▶ _WORK TO BE COMPLETED_: Would you work out how many of the lines below hold "from" and reply with nothing but the number?

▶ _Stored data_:
## src/rtl/srxirq_cfg.svh

```systemverilog
// constants for the receiver control and interrupt register group
`ifndef SRXIRQ_CFG_SVH
`define SRXIRQ_CFG_SVH

// register indices, byte address is four times the index
`define SRXIRQ_IDX_RX_MODE      6'h1E
`define SRXIRQ_IDX_ROUTING      6'h1F
`define SRXIRQ_IDX_FLAGS        6'h20
`define SRXIRQ_IDX_MASK         6'h21
`define SRXIRQ_IDX_MODE_HI      6'h22
`define SRXIRQ_IDX_MODE_LO      6'h23
`define SRXIRQ_IDX_BUF_CTRL     6'h24
`define SRXIRQ_IDX_RX_STATUS    6'h25

// field positions
`define SRXIRQ_POS_POLICY       0
`define SRXIRQ_POS_PIN_POL      2
`define SRXIRQ_POS_RX_SEL       0
`define SRXIRQ_POS_PT_SEL       4
`define SRXIRQ_POS_CHS          0
`define SRXIRQ_POS_CAM          1
`define SRXIRQ_POS_BUFFER_CONTENT_SEL         2
`define SRXIRQ_POS_LOCKM        6

// flag bit positions
`define SRXIRQ_BIT_UNLOCK       7
`define SRXIRQ_BIT_QSUB         5
`define SRXIRQ_BIT_CS_XFER      4
`define SRXIRQ_BIT_UB_XFER      3
`define SRXIRQ_BIT_OVFL         1
`define SRXIRQ_BIT_RX_FAULT     0

// writable bits of each register
`define SRXIRQ_MASK_RX_MODE     8'h0F
`define SRXIRQ_MASK_ROUTING     8'h77
`define SRXIRQ_MASK_IRQ         8'hBB
`define SRXIRQ_MASK_BUF_CTRL    8'hC7

// reset values
`define SRXIRQ_RST_RX_MODE      8'h00
`define SRXIRQ_RST_ROUTING      8'h00
`define SRXIRQ_RST_MASK         8'h00
`define SRXIRQ_RST_MODE         8'h00
`define SRXIRQ_RST_BUF_CTRL     8'h40

// bus responses
`define SRXIRQ_RESP_OKAY        2'h0
`define SRXIRQ_RESP_SLVERR      2'h2

`endif

```

## src/rtl/srxirq_pkg.sv

```systemverilog
// types for the receiver control and interrupt register group
package srxirq_pkg;

   typedef enum logic [1:0] {
      POLICY_HOLD,
      POLICY_ZERO,
      POLICY_PASS,
      POLICY_RSVD
   } srxirq_policy_type;

   typedef enum logic [1:0] {
      TRIG_RISE,
      TRIG_FALL,
      TRIG_LEVEL,
      TRIG_RSVD
   } srxirq_trig_type;

   typedef enum logic [1:0] {
      PIN_ACT_HIGH,
      PIN_ACT_LOW,
      PIN_OPEN_DRAIN,
      PIN_RSVD
   } srxirq_pin_pol_type;

   // interrupt source conditions, all levels
   typedef struct packed {
      logic unlock;
      logic qsub_block_new;
      logic cs_buffer_xfer;
      logic ub_buffer_xfer;
      logic adc_overflow;
      logic rx_fault_flag;
   } srxirq_src_type;

   // received channel status of one subframe side, laid out as the byte
   typedef struct packed {
      logic [3:0] side_bits_len;
      logic       studio_fmt_flag;
      logic       non_audio_flag;
      logic       copyright_flag;
      logic       first_gen_flag;
   } srxirq_cs_info_type;

endpackage : srxirq_pkg

```

## src/rtl/srxirq_regs.sv

```systemverilog
// receiver control, routing and sticky interrupt registers on AXI4-Lite
`timescale 1ns/1ns
`include "srxirq_cfg.svh"
module srxirq_regs
   import srxirq_pkg::*;
#(
   parameter int AW    = 8,
   parameter int SMP_W = 24,
   parameter int N_IN  = 8
) (
   // clock and reset
   input  wire logic               aclk,
   input  wire logic               aresetn,
   // axi4-lite write address
   input  wire logic [AW-1:0]      s_axi_awaddr,
   input  wire logic               s_axi_awvalid,
   output logic                    s_axi_awready,
   // axi4-lite write data
   input  wire logic [31:0]        s_axi_wdata,
   input  wire logic [3:0]         s_axi_wstrb,
   input  wire logic               s_axi_wvalid,
   output logic                    s_axi_wready,
   // axi4-lite write response
   output logic [1:0]              s_axi_bresp,
   output logic                    s_axi_bvalid,
   input  wire logic               s_axi_bready,
   // axi4-lite read address
   input  wire logic [AW-1:0]      s_axi_araddr,
   input  wire logic               s_axi_arvalid,
   output logic                    s_axi_arready,
   // axi4-lite read data
   output logic [31:0]             s_axi_rdata,
   output logic [1:0]              s_axi_rresp,
   output logic                    s_axi_rvalid,
   input  wire logic               s_axi_rready,
   // receiver input pins and routed outputs
   input  wire logic [N_IN-1:0]    rx_input_pin,
   output logic                    passthru_out_pin,
   output logic                    rx_input_routed,
   // interrupt source conditions from the receiver core
   input  wire srxirq_src_type     irq_src,
   // received channel status of both sides
   input  wire srxirq_cs_info_type cs_info_a,
   input  wire srxirq_cs_info_type cs_info_b,
   // audio sample path
   input  wire logic [SMP_W-1:0]   sample_in,
   input  wire logic               sample_in_valid,
   output logic [SMP_W-1:0]        sample_out,
   output logic                    sample_out_valid,
   // buffer and lock controls to the receiver core
   output logic [1:0]              lock_algorithm_sel,
   output logic                    buffer_content_sel,
   output logic                    cbuf_byte_mode,
   output logic                    subframe_side_sel,
   // interrupt pin, open drain when selected
   output logic                    irq_pin_out,
   output logic                    irq_pin_oe
);

   localparam int SW = $clog2(N_IN);

   // register at index idx
   function automatic logic hit(input logic [AW-1:0] addr,
                                input logic [5:0]    idx);
      hit = (addr[AW-1:2] == (AW-2)'(idx));
   endfunction : hit

   // any mapped index
   function automatic logic mapped(input logic [AW-1:0] addr);
      mapped = hit(addr, `SRXIRQ_IDX_RX_MODE)
             | hit(addr, `SRXIRQ_IDX_ROUTING)
             | hit(addr, `SRXIRQ_IDX_FLAGS)
             | hit(addr, `SRXIRQ_IDX_MASK)
             | hit(addr, `SRXIRQ_IDX_MODE_HI)
             | hit(addr, `SRXIRQ_IDX_MODE_LO)
             | hit(addr, `SRXIRQ_IDX_BUF_CTRL)
             | hit(addr, `SRXIRQ_IDX_RX_STATUS);
   endfunction : mapped

   // control registers
   logic [7:0] rx_mode_r;
   logic [7:0] rx_input_routing_r;
   logic [7:0] irq_enable_mask_r;
   logic [7:0] irq_trigger_mode_hi_r;
   logic [7:0] irq_trigger_mode_lo_r;
   logic [7:0] status_buffer_ctrl_r;
   logic [7:0] irq_flags_r;
   logic [7:0] irq_flags_nxt;

   // write channel state
   logic          awready_r;
   logic          wready_r;
   logic          aw_full_r;
   logic          w_full_r;
   logic [AW-1:0] waddr_r;
   logic [7:0]    wdata_r;
   logic          wstrb0_r;
   logic          bvalid_r;
   logic [1:0]    bresp_r;
   logic          aw_take;
   logic          w_take;
   logic          do_write;
   logic          aw_full_nxt;
   logic          w_full_nxt;
   logic          bvalid_nxt;

   // read channel state
   logic          arready_r;
   logic          rvalid_r;
   logic [31:0]   rdata_r;
   logic [1:0]    rresp_r;
   logic          ar_take;
   logic [7:0]    rd_byte;
   logic          flags_rd_clr;

   // interrupt logic
   logic [7:0]         cond;
   logic [7:0]         cond_prev_r;
   logic [7:0]         irq_event;
   logic               irq_active;
   logic               irq_out_r;
   logic               irq_oe_r;
   srxirq_pin_pol_type pin_pol;
   srxirq_policy_type  policy;
   srxirq_cs_info_type cs_sel;

   // sample path
   logic [SMP_W-1:0] last_good_r;
   logic [SMP_W-1:0] sample_out_r;
   logic             sample_out_valid_r;

   // ---------------- write channel ----------------
   assign aw_take  = s_axi_awvalid & awready_r;
   assign w_take   = s_axi_wvalid & wready_r;
   assign do_write = aw_full_r & w_full_r;

   always_comb begin
      aw_full_nxt = (aw_full_r | aw_take) & ~do_write;
      w_full_nxt  = (w_full_r | w_take) & ~do_write;
      bvalid_nxt  = do_write | (bvalid_r & ~s_axi_bready);
   end

   always_ff @(posedge aclk) begin
      if (!aresetn) begin
         aw_full_r <= 1'b0;
         w_full_r  <= 1'b0;
         awready_r <= 1'b1;
         wready_r  <= 1'b1;
         bvalid_r  <= 1'b0;
         bresp_r   <= `SRXIRQ_RESP_OKAY;
      end else begin
         aw_full_r <= aw_full_nxt;
         w_full_r  <= w_full_nxt;
         awready_r <= ~aw_full_nxt & ~bvalid_nxt;
         wready_r  <= ~w_full_nxt & ~bvalid_nxt;
         bvalid_r  <= bvalid_nxt;
         if (do_write) begin
            bresp_r <= mapped(waddr_r) ? `SRXIRQ_RESP_OKAY
                                       : `SRXIRQ_RESP_SLVERR;
         end
      end
   end

   always_ff @(posedge aclk) begin
      if (!aresetn) begin
         waddr_r  <= '0;
         wdata_r  <= 8'h00;
         wstrb0_r <= 1'b0;
      end else begin
         if (aw_take) begin
            waddr_r <= s_axi_awaddr;
         end
         if (w_take) begin
            wdata_r  <= s_axi_wdata[7:0];
            wstrb0_r <= s_axi_wstrb[0];
         end
      end
   end

   // control registers keep only defined bits
   always_ff @(posedge aclk) begin
      if (!aresetn) begin
         rx_mode_r             <= `SRXIRQ_RST_RX_MODE;
         rx_input_routing_r    <= `SRXIRQ_RST_ROUTING;
         irq_enable_mask_r     <= `SRXIRQ_RST_MASK;
         irq_trigger_mode_hi_r <= `SRXIRQ_RST_MODE;
         irq_trigger_mode_lo_r <= `SRXIRQ_RST_MODE;
         status_buffer_ctrl_r  <= `SRXIRQ_RST_BUF_CTRL;
      end else if (do_write && wstrb0_r) begin
         if (hit(waddr_r, `SRXIRQ_IDX_RX_MODE)) begin
            rx_mode_r <= wdata_r & `SRXIRQ_MASK_RX_MODE;
         end else if (hit(waddr_r, `SRXIRQ_IDX_ROUTING)) begin
            rx_input_routing_r <= wdata_r & `SRXIRQ_MASK_ROUTING;
         end else if (hit(waddr_r, `SRXIRQ_IDX_MASK)) begin
            irq_enable_mask_r <= wdata_r & `SRXIRQ_MASK_IRQ;
         end else if (hit(waddr_r, `SRXIRQ_IDX_MODE_HI)) begin
            irq_trigger_mode_hi_r <= wdata_r & `SRXIRQ_MASK_IRQ;
         end else if (hit(waddr_r, `SRXIRQ_IDX_MODE_LO)) begin
            irq_trigger_mode_lo_r <= wdata_r & `SRXIRQ_MASK_IRQ;
         end else if (hit(waddr_r, `SRXIRQ_IDX_BUF_CTRL)) begin
            status_buffer_ctrl_r <= wdata_r & `SRXIRQ_MASK_BUF_CTRL;
         end
      end
   end

   // ---------------- read channel ----------------
   assign ar_take = s_axi_arvalid & arready_r;
   assign cs_sel  = status_buffer_ctrl_r[`SRXIRQ_POS_CHS] ? cs_info_b
                                                          : cs_info_a;

   always_comb begin
      rd_byte = 8'h00;
      if (hit(s_axi_araddr, `SRXIRQ_IDX_RX_MODE)) begin
         rd_byte = rx_mode_r;
      end else if (hit(s_axi_araddr, `SRXIRQ_IDX_ROUTING)) begin
         rd_byte = rx_input_routing_r;
      end else if (hit(s_axi_araddr, `SRXIRQ_IDX_FLAGS)) begin
         rd_byte = irq_flags_r & irq_enable_mask_r;
      end else if (hit(s_axi_araddr, `SRXIRQ_IDX_MASK)) begin
         rd_byte = irq_enable_mask_r;
      end else if (hit(s_axi_araddr, `SRXIRQ_IDX_MODE_HI)) begin
         rd_byte = irq_trigger_mode_hi_r;
      end else if (hit(s_axi_araddr, `SRXIRQ_IDX_MODE_LO)) begin
         rd_byte = irq_trigger_mode_lo_r;
      end else if (hit(s_axi_araddr, `SRXIRQ_IDX_BUF_CTRL)) begin
         rd_byte = status_buffer_ctrl_r;
      end else if (hit(s_axi_araddr, `SRXIRQ_IDX_RX_STATUS)) begin
         rd_byte = cs_sel;
      end
   end

   assign flags_rd_clr = ar_take & hit(s_axi_araddr, `SRXIRQ_IDX_FLAGS);

   always_ff @(posedge aclk) begin
      if (!aresetn) begin
         arready_r <= 1'b1;
         rvalid_r  <= 1'b0;
         rdata_r   <= 32'h0000_0000;
         rresp_r   <= `SRXIRQ_RESP_OKAY;
      end else if (ar_take) begin
         arready_r <= 1'b0;
         rvalid_r  <= 1'b1;
         rdata_r   <= {24'h00_0000, rd_byte};
         rresp_r   <= mapped(s_axi_araddr) ? `SRXIRQ_RESP_OKAY
                                           : `SRXIRQ_RESP_SLVERR;
      end else if (rvalid_r && s_axi_rready) begin
         arready_r <= 1'b1;
         rvalid_r  <= 1'b0;
      end
   end

   // ---------------- interrupt sources ----------------
   always_comb begin
      cond                         = 8'h00;
      cond[`SRXIRQ_BIT_UNLOCK]     = irq_src.unlock;
      cond[`SRXIRQ_BIT_QSUB]       = irq_src.qsub_block_new;
      cond[`SRXIRQ_BIT_CS_XFER]    = irq_src.cs_buffer_xfer;
      cond[`SRXIRQ_BIT_UB_XFER]    = irq_src.ub_buffer_xfer;
      cond[`SRXIRQ_BIT_OVFL]       = irq_src.adc_overflow;
      cond[`SRXIRQ_BIT_RX_FAULT]   = irq_src.rx_fault_flag;
   end

   always_ff @(posedge aclk) begin
      if (!aresetn) begin
         cond_prev_r <= 8'h00;
      end else begin
         cond_prev_r <= cond;
      end
   end

   // per-source trigger from the two mode registers
   always_comb begin
      for (int i = 0; i < 8; i++) begin
         case (srxirq_trig_type'({irq_trigger_mode_hi_r[i],
                                  irq_trigger_mode_lo_r[i]}))
            TRIG_RISE:  irq_event[i] = cond[i] & ~cond_prev_r[i];
            TRIG_FALL:  irq_event[i] = ~cond[i] & cond_prev_r[i];
            TRIG_LEVEL: irq_event[i] = cond[i];
            default:    irq_event[i] = 1'b0;
         endcase
      end
   end

   // sticky flags; a set beside a clearing read wins
   always_comb begin
      irq_flags_nxt = flags_rd_clr ? 8'h00 : irq_flags_r;
      irq_flags_nxt = (irq_flags_nxt | irq_event)
                    & irq_enable_mask_r;
   end

   always_ff @(posedge aclk) begin
      if (!aresetn) begin
         irq_flags_r <= 8'h00;
      end else begin
         irq_flags_r <= irq_flags_nxt;
      end
   end

   // ---------------- interrupt pin ----------------
   assign irq_active = |irq_flags_nxt;
   assign pin_pol    = srxirq_pin_pol_type'(
                          rx_mode_r[`SRXIRQ_POS_PIN_POL +: 2]);

   always_ff @(posedge aclk) begin
      if (!aresetn) begin
         irq_out_r <= 1'b0;
         irq_oe_r  <= 1'b1;
      end else begin
         case (pin_pol)
            PIN_ACT_HIGH: begin
               irq_out_r <= irq_active;
               irq_oe_r  <= 1'b1;
            end
            PIN_ACT_LOW: begin
               irq_out_r <= ~irq_active;
               irq_oe_r  <= 1'b1;
            end
            PIN_OPEN_DRAIN: begin
               irq_out_r <= 1'b0;
               irq_oe_r  <= irq_active;
            end
            default: begin
               irq_out_r <= 1'b0;
               irq_oe_r  <= 1'b0;
            end
         endcase
      end
   end

   // ---------------- sample fault policy ----------------
   assign policy = srxirq_policy_type'(rx_mode_r[`SRXIRQ_POS_POLICY +: 2]);

   // fault input is the unmasked, sample-affecting fault only
   always_ff @(posedge aclk) begin
      if (!aresetn) begin
         last_good_r        <= '0;
         sample_out_r       <= '0;
         sample_out_valid_r <= 1'b0;
      end else begin
         sample_out_valid_r <= sample_in_valid;
         if (sample_in_valid) begin
            if (!irq_src.rx_fault_flag) begin
               last_good_r  <= sample_in;
               sample_out_r <= sample_in;
            end else begin
               case (policy)
                  POLICY_HOLD: sample_out_r <= last_good_r;
                  POLICY_ZERO: sample_out_r <= '0;
                  default:     sample_out_r <= sample_in;
               endcase
            end
         end
      end
   end

   // ---------------- input routing ----------------
   srxirq_pin_mux #(
      .N_IN (N_IN),
      .SW   (SW)
   ) u_pin_mux (
      .aclk               (aclk),
      .aresetn            (aresetn),
      .rx_input_pin       (rx_input_pin),
      .passthru_input_sel (rx_input_routing_r[`SRXIRQ_POS_PT_SEL +: SW]),
      .rx_input_sel       (rx_input_routing_r[`SRXIRQ_POS_RX_SEL +: SW]),
      .passthru_out_pin   (passthru_out_pin),
      .rx_input_routed    (rx_input_routed)
   );

   // ---------------- outputs ----------------
   assign s_axi_awready      = awready_r;
   assign s_axi_wready       = wready_r;
   assign s_axi_bvalid       = bvalid_r;
   assign s_axi_bresp        = bresp_r;
   assign s_axi_arready      = arready_r;
   assign s_axi_rvalid       = rvalid_r;
   assign s_axi_rdata        = rdata_r;
   assign s_axi_rresp        = rresp_r;
   assign sample_out         = sample_out_r;
   assign sample_out_valid   = sample_out_valid_r;
   assign irq_pin_out        = irq_out_r;
   assign irq_pin_oe         = irq_oe_r;
   assign lock_algorithm_sel = status_buffer_ctrl_r[`SRXIRQ_POS_LOCKM +: 2];
   assign buffer_content_sel = status_buffer_ctrl_r[`SRXIRQ_POS_BUFFER_CONTENT_SEL];
   assign cbuf_byte_mode     = status_buffer_ctrl_r[`SRXIRQ_POS_CAM];
   assign subframe_side_sel  = status_buffer_ctrl_r[`SRXIRQ_POS_CHS];

endmodule : srxirq_regs

```

## src/rtl/srxirq_pin_mux.sv

```systemverilog
// input pin synchroniser and the two eight-way input selectors
`timescale 1ns/1ns
module srxirq_pin_mux #(
   parameter int N_IN = 8,
   parameter int SW   = $clog2(N_IN)
) (
   // clock and reset
   input  wire logic            aclk,
   input  wire logic            aresetn,
   // pins
   input  wire logic [N_IN-1:0] rx_input_pin,
   // selects
   input  wire logic [SW-1:0]   passthru_input_sel,
   input  wire logic [SW-1:0]   rx_input_sel,
   // routed outputs
   output logic                 passthru_out_pin,
   output logic                 rx_input_routed
);

   logic [N_IN-1:0] meta_r;
   logic [N_IN-1:0] sync_r;
   logic            passthru_r;
   logic            routed_r;

   // first stage read by second stage only
   always_ff @(posedge aclk) begin
      if (!aresetn) begin
         meta_r <= '0;
         sync_r <= '0;
      end else begin
         meta_r <= rx_input_pin;
         sync_r <= meta_r;
      end
   end

   always_ff @(posedge aclk) begin
      if (!aresetn) begin
         passthru_r <= 1'b0;
         routed_r   <= 1'b0;
      end else begin
         passthru_r <= sync_r[passthru_input_sel];
         routed_r   <= sync_r[rx_input_sel];
      end
   end

   assign passthru_out_pin = passthru_r;
   assign rx_input_routed  = routed_r;

endmodule : srxirq_pin_mux

```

▶ _ANSWER BOX_: 2